## [PROBLEM DESCRIPTION]
How do the lines below between the ones holding "buffers | 0 | 2 |" and "250 | 13.1 |", inclusive, read? Give them again exactly, with no other lines.

## [EXTRACTED INFORMATION]
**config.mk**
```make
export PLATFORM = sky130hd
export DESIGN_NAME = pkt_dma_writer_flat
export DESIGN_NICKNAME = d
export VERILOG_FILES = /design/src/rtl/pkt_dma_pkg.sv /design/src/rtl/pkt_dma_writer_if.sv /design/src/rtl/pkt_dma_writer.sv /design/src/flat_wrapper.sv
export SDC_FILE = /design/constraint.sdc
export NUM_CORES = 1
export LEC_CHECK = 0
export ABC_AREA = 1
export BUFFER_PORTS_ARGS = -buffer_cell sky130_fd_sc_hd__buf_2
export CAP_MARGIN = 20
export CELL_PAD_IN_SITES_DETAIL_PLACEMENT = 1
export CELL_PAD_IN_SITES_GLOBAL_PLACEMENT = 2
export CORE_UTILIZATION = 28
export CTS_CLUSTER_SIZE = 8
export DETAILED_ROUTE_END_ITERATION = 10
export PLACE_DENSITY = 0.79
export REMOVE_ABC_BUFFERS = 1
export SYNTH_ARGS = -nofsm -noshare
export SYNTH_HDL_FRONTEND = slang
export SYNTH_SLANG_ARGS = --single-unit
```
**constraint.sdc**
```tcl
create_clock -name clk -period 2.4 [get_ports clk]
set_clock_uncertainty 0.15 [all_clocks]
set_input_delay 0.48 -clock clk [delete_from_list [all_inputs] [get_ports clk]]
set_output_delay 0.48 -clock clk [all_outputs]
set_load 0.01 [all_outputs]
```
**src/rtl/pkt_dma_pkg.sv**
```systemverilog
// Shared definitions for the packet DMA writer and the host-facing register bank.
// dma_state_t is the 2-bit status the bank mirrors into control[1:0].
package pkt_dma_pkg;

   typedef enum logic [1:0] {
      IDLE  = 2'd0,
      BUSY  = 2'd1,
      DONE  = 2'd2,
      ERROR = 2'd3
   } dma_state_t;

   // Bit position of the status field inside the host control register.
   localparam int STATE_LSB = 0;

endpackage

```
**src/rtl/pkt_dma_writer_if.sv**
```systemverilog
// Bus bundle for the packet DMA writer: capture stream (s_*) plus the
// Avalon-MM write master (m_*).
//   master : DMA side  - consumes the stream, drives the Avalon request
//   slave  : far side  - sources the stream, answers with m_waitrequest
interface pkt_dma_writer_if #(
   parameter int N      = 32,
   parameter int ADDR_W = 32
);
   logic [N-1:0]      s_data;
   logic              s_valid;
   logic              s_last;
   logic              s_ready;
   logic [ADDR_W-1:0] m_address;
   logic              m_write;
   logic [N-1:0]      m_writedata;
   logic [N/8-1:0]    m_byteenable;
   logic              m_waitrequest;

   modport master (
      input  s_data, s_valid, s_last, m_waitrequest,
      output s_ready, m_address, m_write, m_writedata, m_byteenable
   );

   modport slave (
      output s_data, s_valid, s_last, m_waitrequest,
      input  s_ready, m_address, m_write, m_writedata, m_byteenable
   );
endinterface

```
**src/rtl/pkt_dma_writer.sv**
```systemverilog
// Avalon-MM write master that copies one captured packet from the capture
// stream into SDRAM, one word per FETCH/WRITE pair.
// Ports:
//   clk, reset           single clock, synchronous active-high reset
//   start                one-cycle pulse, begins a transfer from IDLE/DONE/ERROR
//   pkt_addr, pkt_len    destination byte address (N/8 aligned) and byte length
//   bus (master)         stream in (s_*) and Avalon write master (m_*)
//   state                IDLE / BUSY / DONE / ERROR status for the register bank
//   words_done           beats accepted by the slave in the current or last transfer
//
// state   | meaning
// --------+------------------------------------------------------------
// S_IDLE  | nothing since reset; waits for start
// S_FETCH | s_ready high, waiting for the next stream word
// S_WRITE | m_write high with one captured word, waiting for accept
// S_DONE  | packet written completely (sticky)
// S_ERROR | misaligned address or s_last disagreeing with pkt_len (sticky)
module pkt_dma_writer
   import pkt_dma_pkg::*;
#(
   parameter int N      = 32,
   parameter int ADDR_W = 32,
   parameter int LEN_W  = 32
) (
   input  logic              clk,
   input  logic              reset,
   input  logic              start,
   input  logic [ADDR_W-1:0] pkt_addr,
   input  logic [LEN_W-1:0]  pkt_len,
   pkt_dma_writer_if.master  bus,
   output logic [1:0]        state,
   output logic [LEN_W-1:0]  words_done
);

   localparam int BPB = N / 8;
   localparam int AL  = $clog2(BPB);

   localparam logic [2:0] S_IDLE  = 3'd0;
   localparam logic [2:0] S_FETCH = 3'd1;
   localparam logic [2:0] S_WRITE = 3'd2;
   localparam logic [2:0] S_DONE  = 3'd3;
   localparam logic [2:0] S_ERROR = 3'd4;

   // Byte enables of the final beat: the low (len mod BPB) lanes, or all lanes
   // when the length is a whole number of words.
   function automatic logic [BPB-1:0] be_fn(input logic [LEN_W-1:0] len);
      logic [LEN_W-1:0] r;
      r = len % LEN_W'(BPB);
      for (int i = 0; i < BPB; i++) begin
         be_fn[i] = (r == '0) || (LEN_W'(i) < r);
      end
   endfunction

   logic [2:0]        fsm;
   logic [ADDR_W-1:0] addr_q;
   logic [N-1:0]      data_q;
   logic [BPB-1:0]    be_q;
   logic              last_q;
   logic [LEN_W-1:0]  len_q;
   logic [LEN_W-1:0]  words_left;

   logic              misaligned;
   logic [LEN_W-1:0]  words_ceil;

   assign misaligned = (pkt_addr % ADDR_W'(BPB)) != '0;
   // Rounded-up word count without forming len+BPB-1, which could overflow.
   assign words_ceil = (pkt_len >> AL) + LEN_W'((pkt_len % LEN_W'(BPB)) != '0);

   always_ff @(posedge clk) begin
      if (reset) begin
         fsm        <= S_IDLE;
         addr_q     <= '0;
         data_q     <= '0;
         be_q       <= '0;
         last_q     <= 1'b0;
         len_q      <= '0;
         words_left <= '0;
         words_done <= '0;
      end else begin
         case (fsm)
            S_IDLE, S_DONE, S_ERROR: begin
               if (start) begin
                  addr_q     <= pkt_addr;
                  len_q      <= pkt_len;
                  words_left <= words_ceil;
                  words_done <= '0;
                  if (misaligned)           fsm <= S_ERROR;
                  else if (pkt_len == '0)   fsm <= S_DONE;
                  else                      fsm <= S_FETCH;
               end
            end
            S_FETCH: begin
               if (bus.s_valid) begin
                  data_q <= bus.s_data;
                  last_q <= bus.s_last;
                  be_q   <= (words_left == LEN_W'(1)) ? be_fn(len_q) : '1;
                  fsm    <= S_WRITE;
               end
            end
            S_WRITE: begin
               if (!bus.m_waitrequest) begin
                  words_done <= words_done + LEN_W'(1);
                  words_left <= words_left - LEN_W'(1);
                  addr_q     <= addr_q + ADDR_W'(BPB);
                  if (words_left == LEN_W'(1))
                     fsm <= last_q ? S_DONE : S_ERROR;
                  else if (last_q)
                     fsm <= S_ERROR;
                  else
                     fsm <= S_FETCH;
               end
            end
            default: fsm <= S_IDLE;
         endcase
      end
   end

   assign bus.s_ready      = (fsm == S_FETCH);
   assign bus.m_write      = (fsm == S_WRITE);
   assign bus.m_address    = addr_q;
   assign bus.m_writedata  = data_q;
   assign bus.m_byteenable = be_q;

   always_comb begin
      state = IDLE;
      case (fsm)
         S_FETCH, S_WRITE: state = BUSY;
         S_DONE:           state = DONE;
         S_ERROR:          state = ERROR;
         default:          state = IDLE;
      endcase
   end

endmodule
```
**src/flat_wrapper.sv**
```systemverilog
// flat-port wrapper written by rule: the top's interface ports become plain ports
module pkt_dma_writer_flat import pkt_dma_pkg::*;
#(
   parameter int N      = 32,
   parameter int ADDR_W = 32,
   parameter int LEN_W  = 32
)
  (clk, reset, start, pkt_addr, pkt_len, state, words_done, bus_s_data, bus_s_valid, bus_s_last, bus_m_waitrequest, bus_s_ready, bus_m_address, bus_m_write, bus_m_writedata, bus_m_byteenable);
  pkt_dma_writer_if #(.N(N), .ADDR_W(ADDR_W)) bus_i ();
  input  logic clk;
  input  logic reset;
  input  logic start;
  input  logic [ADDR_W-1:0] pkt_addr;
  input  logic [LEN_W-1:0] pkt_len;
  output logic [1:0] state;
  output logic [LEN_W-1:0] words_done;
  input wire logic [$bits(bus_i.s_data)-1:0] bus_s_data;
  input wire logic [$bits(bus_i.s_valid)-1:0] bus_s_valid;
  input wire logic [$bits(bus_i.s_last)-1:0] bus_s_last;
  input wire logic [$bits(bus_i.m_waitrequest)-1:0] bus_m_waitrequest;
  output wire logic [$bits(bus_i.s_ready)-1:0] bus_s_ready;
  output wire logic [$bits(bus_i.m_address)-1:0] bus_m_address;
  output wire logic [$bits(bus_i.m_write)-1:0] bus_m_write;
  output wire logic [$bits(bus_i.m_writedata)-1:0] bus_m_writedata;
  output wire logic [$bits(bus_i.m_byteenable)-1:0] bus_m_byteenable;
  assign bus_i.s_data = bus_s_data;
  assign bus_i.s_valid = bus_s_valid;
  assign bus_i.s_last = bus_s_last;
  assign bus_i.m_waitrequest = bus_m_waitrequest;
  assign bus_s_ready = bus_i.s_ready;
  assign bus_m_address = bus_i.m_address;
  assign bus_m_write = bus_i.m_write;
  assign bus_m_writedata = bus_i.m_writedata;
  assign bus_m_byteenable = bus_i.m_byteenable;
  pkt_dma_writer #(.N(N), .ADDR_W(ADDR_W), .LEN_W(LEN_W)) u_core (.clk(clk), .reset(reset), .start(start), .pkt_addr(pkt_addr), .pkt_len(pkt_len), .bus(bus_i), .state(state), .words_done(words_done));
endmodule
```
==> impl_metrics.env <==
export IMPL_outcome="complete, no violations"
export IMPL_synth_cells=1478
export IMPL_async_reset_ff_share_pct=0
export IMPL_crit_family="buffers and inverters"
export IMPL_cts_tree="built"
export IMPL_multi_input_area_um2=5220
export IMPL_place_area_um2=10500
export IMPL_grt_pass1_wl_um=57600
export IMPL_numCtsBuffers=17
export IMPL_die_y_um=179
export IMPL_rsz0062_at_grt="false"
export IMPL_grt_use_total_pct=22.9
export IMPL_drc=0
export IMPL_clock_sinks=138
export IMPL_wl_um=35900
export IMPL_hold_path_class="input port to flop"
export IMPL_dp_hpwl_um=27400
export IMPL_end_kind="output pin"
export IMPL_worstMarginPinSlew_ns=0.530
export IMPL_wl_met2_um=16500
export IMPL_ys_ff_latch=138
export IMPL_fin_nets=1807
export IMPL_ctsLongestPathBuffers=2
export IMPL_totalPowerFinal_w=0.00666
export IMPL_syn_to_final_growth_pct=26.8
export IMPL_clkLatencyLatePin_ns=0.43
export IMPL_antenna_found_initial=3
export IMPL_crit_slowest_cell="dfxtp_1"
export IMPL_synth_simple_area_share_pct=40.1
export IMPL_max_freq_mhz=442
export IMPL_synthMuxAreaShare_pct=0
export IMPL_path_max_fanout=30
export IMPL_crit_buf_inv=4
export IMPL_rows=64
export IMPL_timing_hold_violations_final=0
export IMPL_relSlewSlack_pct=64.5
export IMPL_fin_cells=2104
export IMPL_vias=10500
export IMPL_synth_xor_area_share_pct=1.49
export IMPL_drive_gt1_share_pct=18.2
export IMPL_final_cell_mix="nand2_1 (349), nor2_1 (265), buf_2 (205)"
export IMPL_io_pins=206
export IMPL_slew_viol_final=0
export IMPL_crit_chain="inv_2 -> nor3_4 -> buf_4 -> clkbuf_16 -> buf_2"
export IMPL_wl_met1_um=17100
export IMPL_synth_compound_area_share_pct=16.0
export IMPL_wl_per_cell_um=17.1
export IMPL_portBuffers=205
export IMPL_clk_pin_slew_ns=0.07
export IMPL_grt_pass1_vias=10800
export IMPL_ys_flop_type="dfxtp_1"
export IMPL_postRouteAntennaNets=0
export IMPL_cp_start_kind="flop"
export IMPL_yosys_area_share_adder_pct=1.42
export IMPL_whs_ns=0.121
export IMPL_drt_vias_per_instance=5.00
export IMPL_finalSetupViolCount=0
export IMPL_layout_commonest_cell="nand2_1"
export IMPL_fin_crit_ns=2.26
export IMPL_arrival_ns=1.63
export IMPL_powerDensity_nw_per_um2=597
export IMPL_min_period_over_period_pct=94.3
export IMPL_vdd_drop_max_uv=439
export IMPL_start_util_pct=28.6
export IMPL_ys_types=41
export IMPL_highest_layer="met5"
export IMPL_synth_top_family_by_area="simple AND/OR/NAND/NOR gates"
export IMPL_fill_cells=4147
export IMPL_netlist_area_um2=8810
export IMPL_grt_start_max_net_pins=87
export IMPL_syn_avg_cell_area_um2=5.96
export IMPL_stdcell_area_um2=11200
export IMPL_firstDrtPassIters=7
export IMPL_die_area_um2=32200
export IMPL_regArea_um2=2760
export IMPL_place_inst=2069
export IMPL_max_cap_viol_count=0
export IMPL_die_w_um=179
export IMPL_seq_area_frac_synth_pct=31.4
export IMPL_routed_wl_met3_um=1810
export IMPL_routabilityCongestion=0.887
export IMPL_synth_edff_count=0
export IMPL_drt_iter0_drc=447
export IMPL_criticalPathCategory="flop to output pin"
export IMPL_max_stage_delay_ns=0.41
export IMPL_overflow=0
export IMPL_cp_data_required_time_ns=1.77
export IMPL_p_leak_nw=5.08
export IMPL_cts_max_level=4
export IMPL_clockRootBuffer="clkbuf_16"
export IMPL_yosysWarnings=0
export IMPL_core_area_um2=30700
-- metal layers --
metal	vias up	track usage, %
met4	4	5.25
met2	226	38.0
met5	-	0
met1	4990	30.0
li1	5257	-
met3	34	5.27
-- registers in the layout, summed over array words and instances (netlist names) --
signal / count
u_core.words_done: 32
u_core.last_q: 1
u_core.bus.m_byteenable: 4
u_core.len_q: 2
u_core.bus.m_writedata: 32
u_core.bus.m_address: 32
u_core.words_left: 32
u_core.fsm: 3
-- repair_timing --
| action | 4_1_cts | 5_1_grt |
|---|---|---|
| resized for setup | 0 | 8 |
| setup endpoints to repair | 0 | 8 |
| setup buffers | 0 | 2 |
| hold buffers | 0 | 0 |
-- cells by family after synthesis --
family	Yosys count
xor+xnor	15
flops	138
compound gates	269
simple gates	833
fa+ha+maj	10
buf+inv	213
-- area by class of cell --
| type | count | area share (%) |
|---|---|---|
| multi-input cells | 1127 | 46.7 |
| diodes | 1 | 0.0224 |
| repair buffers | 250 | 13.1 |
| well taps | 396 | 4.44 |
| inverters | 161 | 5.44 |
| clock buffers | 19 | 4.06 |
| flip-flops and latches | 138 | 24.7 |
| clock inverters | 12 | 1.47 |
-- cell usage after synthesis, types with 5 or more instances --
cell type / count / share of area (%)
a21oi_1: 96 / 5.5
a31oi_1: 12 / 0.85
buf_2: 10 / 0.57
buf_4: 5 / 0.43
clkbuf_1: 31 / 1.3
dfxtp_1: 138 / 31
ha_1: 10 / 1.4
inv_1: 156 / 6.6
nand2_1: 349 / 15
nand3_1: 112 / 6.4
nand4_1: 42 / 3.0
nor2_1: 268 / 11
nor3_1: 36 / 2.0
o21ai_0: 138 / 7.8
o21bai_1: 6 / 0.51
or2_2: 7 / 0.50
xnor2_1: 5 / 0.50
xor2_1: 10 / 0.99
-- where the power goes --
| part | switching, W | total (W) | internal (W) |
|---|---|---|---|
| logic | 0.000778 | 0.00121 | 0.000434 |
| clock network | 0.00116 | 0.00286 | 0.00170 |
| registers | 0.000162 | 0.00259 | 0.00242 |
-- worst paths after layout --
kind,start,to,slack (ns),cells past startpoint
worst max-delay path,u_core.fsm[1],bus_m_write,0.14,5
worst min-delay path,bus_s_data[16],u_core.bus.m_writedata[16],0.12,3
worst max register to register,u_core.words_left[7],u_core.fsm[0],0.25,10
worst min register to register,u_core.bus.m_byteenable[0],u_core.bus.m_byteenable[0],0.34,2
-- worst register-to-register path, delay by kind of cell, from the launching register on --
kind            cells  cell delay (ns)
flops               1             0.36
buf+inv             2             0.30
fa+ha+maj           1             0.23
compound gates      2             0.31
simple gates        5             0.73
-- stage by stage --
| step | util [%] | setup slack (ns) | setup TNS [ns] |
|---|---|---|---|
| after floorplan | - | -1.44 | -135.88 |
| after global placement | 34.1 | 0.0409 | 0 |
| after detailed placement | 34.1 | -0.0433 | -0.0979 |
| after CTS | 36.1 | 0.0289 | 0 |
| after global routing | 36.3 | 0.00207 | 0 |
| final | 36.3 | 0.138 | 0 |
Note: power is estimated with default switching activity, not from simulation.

## [EXPECTED ANSWER]
| setup buffers | 0 | 2 |
| hold buffers | 0 | 0 |
-- cells by family after synthesis --
family	Yosys count
xor+xnor	15
flops	138
compound gates	269
simple gates	833
fa+ha+maj	10
buf+inv	213
-- area by class of cell --
| type | count | area share (%) |
|---|---|---|
| multi-input cells | 1127 | 46.7 |
| diodes | 1 | 0.0224 |
| repair buffers | 250 | 13.1 |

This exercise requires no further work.